Key Scientific Findings:
- A novel heterostructure, combining Copper Tungsten Oxide (CuWO₄) and Copper Oxide (CuO), has been created to exploit the Built-In Electric Field (BIEF) effect for enhanced hydrogen evolution.
- The structure is formed by growing CuWO₄ nanoparticles over a Cu(OH)₂ precursor, leading to a p-n heterojunction that creates an asymmetric electronic environment.
- This BIEF plays a crucial role in modulating proton adsorption and desorption, directly influencing the Hydrogen Evolution Reaction (HER)

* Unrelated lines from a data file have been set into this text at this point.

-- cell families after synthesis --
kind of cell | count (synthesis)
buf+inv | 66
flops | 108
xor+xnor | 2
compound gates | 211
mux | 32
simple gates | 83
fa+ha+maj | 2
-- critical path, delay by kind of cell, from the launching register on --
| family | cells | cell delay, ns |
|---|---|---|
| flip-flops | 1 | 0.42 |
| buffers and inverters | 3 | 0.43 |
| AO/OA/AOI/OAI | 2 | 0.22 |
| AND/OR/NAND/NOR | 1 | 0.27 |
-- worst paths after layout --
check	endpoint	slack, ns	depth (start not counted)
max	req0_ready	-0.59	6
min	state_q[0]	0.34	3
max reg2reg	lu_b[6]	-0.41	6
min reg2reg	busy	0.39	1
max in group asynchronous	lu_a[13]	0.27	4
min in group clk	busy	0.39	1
--- config.mk ---
export PLATFORM = sky130hd
export DESIGN_NAME = multi_button_pattern_detector
export DESIGN_NICKNAME = d
export VERILOG_FILES = /design/src/rtl/multi_button_pattern_detector.sv
export SDC_FILE = /design/constraint.sdc
export NUM_CORES = 1
export LEC_CHECK = 0
export CORE_UTILIZATION = 50
export DETAILED_ROUTE_END_ITERATION = 12
export GPL_TIMING_DRIVEN = 0
export PLACE_DENSITY = 0.78
export SYNTH_ARGS = -nofsm -noshare
export SYNTH_HDL_FRONTEND = slang
export SYNTH_SLANG_ARGS = --single-unit
--- constraint.sdc ---
create_clock -name clock -period 2.75 [get_ports clock]
set_input_delay 0.275 -clock clock [delete_from_list [all_inputs] [get_ports clock]]
set_output_delay 0.275 -clock clock [all_outputs]
set_load 0.005 [all_outputs]
===== src/rtl/usb_tx.sv =====
// usb_tx: USB full-speed transmitter. Frames SYNC/PID/payload/CRC16, bit-stuffs,
// NRZI-encodes and appends EOP, using 8/8/9-clock bit periods from a 100 MHz clock.
//   state   | meaning
//   IDLE    | bus at J, sampling TX_packet
//   SYNC    | sending 0000_0001
//   PID     | sending {pid, ~pid}
//   DATA    | sending a payload byte
//   CRC_HI  | sending complemented CRC16 [15:8]
//   CRC_LO  | sending complemented CRC16 [7:0]
//   EOP_SE0 | two bit periods of SE0
//   EOP_J   | one bit period of J
module usb_tx #(
  parameter int DATA_WIDTH = 8,
  parameter int MAX_BYTES  = 64,
  parameter int OCC_WIDTH  = 7
) (
  input  logic                  clk,
  input  logic                  n_rst,
  input  logic [2:0]            TX_packet,
  input  logic [OCC_WIDTH-1:0]  buffer_occupancy,
  input  logic [DATA_WIDTH-1:0] TX_packet_data,
  output logic                  get_TX_packet_data,
  output logic                  d_plus,
  output logic                  d_minus,
  output logic                  TX_transfer_active,
  output logic                  TX_error
);

  typedef enum logic [2:0] {
    IDLE, SYNC, PID, DATA, CRC_HI, CRC_LO, EOP_SE0, EOP_J
  } state_t;

  localparam logic [OCC_WIDTH-1:0] MAX_N = OCC_WIDTH'(MAX_BYTES);
  localparam logic [2:0]           LAST_BIT = 3'(DATA_WIDTH - 1);

  state_t                state_q, state_d;
  logic [3:0]            cnt_q, cnt_d;
  logic [1:0]            ph_q, ph_d, ph_nx;
  logic [DATA_WIDTH-1:0] sh_q, sh_d;
  logic [2:0]            bcnt_q, bcnt_d;
  logic [2:0]            ones_q, ones_d;
  logic [2:0]            ptype_q, ptype_d;
  logic [OCC_WIDTH-1:0]  rem_q, rem_d;
  logic                  have_q, have_d;
  logic [DATA_WIDTH-1:0] data_q, data_d;
  logic [15:0]           crc_q, crc_d;
  logic                  rd_pend_q, rd_pend_d;
  logic                  get_q, get_d;
  logic                  err_q, err_d;
  logic                  active_q, active_d;
  logic                  dp_q, dp_d;
  logic                  dm_q, dm_d;

  logic                  drive, tx_bit, to_eop, is_data, reject;
  logic [DATA_WIDTH-1:0] nbyte, pid_byte;

  function automatic logic [3:0] pid_of(input logic [2:0] t);
    case (t)
      3'd1:    pid_of = 4'b0011;
      3'd2:    pid_of = 4'b1011;
      3'd3:    pid_of = 4'b0010;
      3'd4:    pid_of = 4'b1010;
      default: pid_of = 4'b1110;
    endcase
  endfunction

  function automatic logic [15:0] crc_upd(input logic [15:0] c, input logic [DATA_WIDTH-1:0] b);
    logic [15:0] r;
    r = c;
    for (int i = DATA_WIDTH - 1; i >= 0; i--) begin
      if (r[15] ^ b[i]) r = {r[14:0], 1'b0} ^ 16'h8005;
      else              r = {r[14:0], 1'b0};
    end
    return r;
  endfunction

  assign pid_byte = {pid_of(ptype_q), ~pid_of(ptype_q)};
  assign is_data  = (TX_packet == 3'd1) || (TX_packet == 3'd2);
  assign reject   = (TX_packet == 3'd6) || (TX_packet == 3'd7) ||
                    (is_data && (buffer_occupancy > MAX_N));
  assign ph_nx    = (ph_q == 2'd2) ? 2'd0 : ph_q + 2'd1;

  always_comb begin
    state_d   = state_q;
    cnt_d     = cnt_q;
    ph_d      = ph_q;
    sh_d      = sh_q;
    bcnt_d    = bcnt_q;
    ones_d    = ones_q;
    ptype_d   = ptype_q;
    rem_d     = rem_q;
    have_d    = have_q;
    data_d    = data_q;
    crc_d     = crc_q;
    rd_pend_d = get_q;
    get_d     = 1'b0;
    err_d     = 1'b0;
    active_d  = active_q;
    dp_d      = dp_q;
    dm_d      = dm_q;
    drive     = 1'b0;
    tx_bit    = 1'b1;
    to_eop    = 1'b0;
    nbyte     = '0;

    // Buffer data is valid the clock after the pop; CRC folds in each byte as it lands.
    if (rd_pend_q) begin
      data_d = TX_packet_data;
      crc_d  = crc_upd(crc_q, TX_packet_data);
    end

    case (state_q)
      IDLE: begin
        if (TX_packet != 3'd0) begin
          if (reject) begin
            err_d = 1'b1;
          end else begin
            state_d  = SYNC;
            active_d = 1'b1;
            cnt_d    = 4'd7;
            ph_d     = 2'd0;
            sh_d     = DATA_WIDTH'(1);
            bcnt_d   = 3'd0;
            ptype_d  = TX_packet;
            rem_d    = is_data ? buffer_occupancy : '0;
            have_d   = 1'b0;
            crc_d    = 16'hFFFF;
            tx_bit   = 1'b0;
            drive    = 1'b1;
          end
        end
      end
      default: begin
        if (cnt_q != 4'd0) begin
          cnt_d = cnt_q - 4'd1;
        end else begin
          ph_d  = ph_nx;
          cnt_d = (ph_nx == 2'd2) ? 4'd8 : 4'd7;
          case (state_q)
            EOP_SE0: begin
              if (bcnt_q == 3'd0) begin
                bcnt_d = 3'd1;
              end else begin
                state_d = EOP_J;
                dp_d    = 1'b1;
                dm_d    = 1'b0;
              end
            end
            EOP_J: begin
              state_d  = IDLE;
              active_d = 1'b0;
            end
            default: begin
              if (ones_q == 3'd6) begin
                // Stuffed bit: pointers hold, so the next real bit slips one period.
                tx_bit = 1'b0;
                drive  = 1'b1;
              end else if (bcnt_q != LAST_BIT) begin
                sh_d   = {sh_q[DATA_WIDTH-2:0], 1'b0};
                bcnt_d = bcnt_q + 3'd1;
                tx_bit = sh_q[DATA_WIDTH-2];
                drive  = 1'b1;
                if ((bcnt_q == LAST_BIT - 3'd1) && ((state_q == PID) || (state_q == DATA)) &&
                    (rem_q != '0)) begin
                  get_d  = 1'b1;
                  rem_d  = rem_q - OCC_WIDTH'(1);
                  have_d = 1'b1;
                end
              end else begin
                bcnt_d = 3'd0;
                case (state_q)
                  SYNC: begin
                    state_d = PID;
                    nbyte   = pid_byte;
                  end
                  PID, DATA: begin
                    if (ptype_q >= 3'd3) begin
                      to_eop = 1'b1;
                    end else if (have_q) begin
                      state_d = DATA;
                      nbyte   = data_q;
                      have_d  = 1'b0;
                    end else begin
                      state_d = CRC_HI;
                      nbyte   = ~crc_q[15:8];
                    end
                  end
                  CRC_HI: begin
                    state_d = CRC_LO;
                    nbyte   = ~crc_q[7:0];
                  end
                  default: to_eop = 1'b1;
                endcase
                if (to_eop) begin
                  state_d = EOP_SE0;
                  dp_d    = 1'b0;
                  dm_d    = 1'b0;
                end else begin
                  sh_d   = nbyte;
                  tx_bit = nbyte[DATA_WIDTH-1];
                  drive  = 1'b1;
                end
              end
            end
          endcase
        end
      end
    endcase

    if (drive) begin
      ones_d = tx_bit ? ones_q + 3'd1 : 3'd0;
      dp_d   = tx_bit ? dp_q : ~dp_q;
      dm_d   = tx_bit ? ~dp_q : dp_q;
    end
  end

  always_ff @(posedge clk or negedge n_rst) begin
    if (!n_rst) begin
      state_q   <= IDLE;
      cnt_q     <= '0;
      ph_q      <= '0;
      sh_q      <= '0;
      bcnt_q    <= '0;
      ones_q    <= '0;
      ptype_q   <= '0;
      rem_q     <= '0;
      have_q    <= 1'b0;
      data_q    <= '0;
      crc_q     <= 16'hFFFF;
      rd_pend_q <= 1'b0;
      get_q     <= 1'b0;
      err_q     <= 1'b0;
      active_q  <= 1'b0;
      dp_q      <= 1'b1;
      dm_q      <= 1'b0;
    end else begin
      state_q   <= state_d;
      cnt_q     <= cnt_d;
      ph_q      <= ph_d;
      sh_q      <= sh_d;
      bcnt_q    <= bcnt_d;
      ones_q    <= ones_d;
      ptype_q   <= ptype_d;
      rem_q     <= rem_d;
      have_q    <= have_d;
      data_q    <= data_d;
      crc_q     <= crc_d;
      rd_pend_q <= rd_pend_d;
      get_q     <= get_d;
      err_q     <= err_d;
      active_q  <= active_d;
      dp_q      <= dp_d;
      dm_q      <= dm_d;
    end
  end

  assign get_TX_packet_data = get_q;
  assign d_plus             = dp_q;
  assign d_minus            = dm_q;
  assign TX_transfer_active = active_q;
  assign TX_error           = err_q;

endmodule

Mechanism of Proton Adsorption
- The interface between CuO and CuWO₄ shows variation in Gibbs Free Energy (∆G), especially near the depletion region.
- A gradient in ∆G across this interface enhances hydrogen adsorption at CuO and desorption at CuWO₄, making the system more favourable for HER.
- This showcases "negative cooperativity", where increased proton binding at one site reduces affinity at other sites, facilitating proton desorption, a key step in alkaline hydrogen production.
What is Green Hydrogen?
- Green Hydrogen is produced through the electrolysis of water using renewable energy sources like solar, wind, or hydropower, releasing no greenhouse gases.
- It is a clean, sustainable, and flexible energy carrier, with water vapour as its only by-product.
- Unlike grey hydrogen (from fossil fuels), green hydrogen contributes to zero carbon emissions.
Green Hydrogen Production Methods
- Alkaline Electrolysis: Mature, low-cost method using KOH/NaOH; needs nickel/platinum
- Proton Exchange Membrane (PEM) Electrolysis: High efficiency, fast, but expensive due to precious metal catalysts.
- Solid Oxide Electrolysis (SOEC): Works at 700–1000°C, enables co-electrolysis of H₂O and CO₂, but involves complex materials and high costs.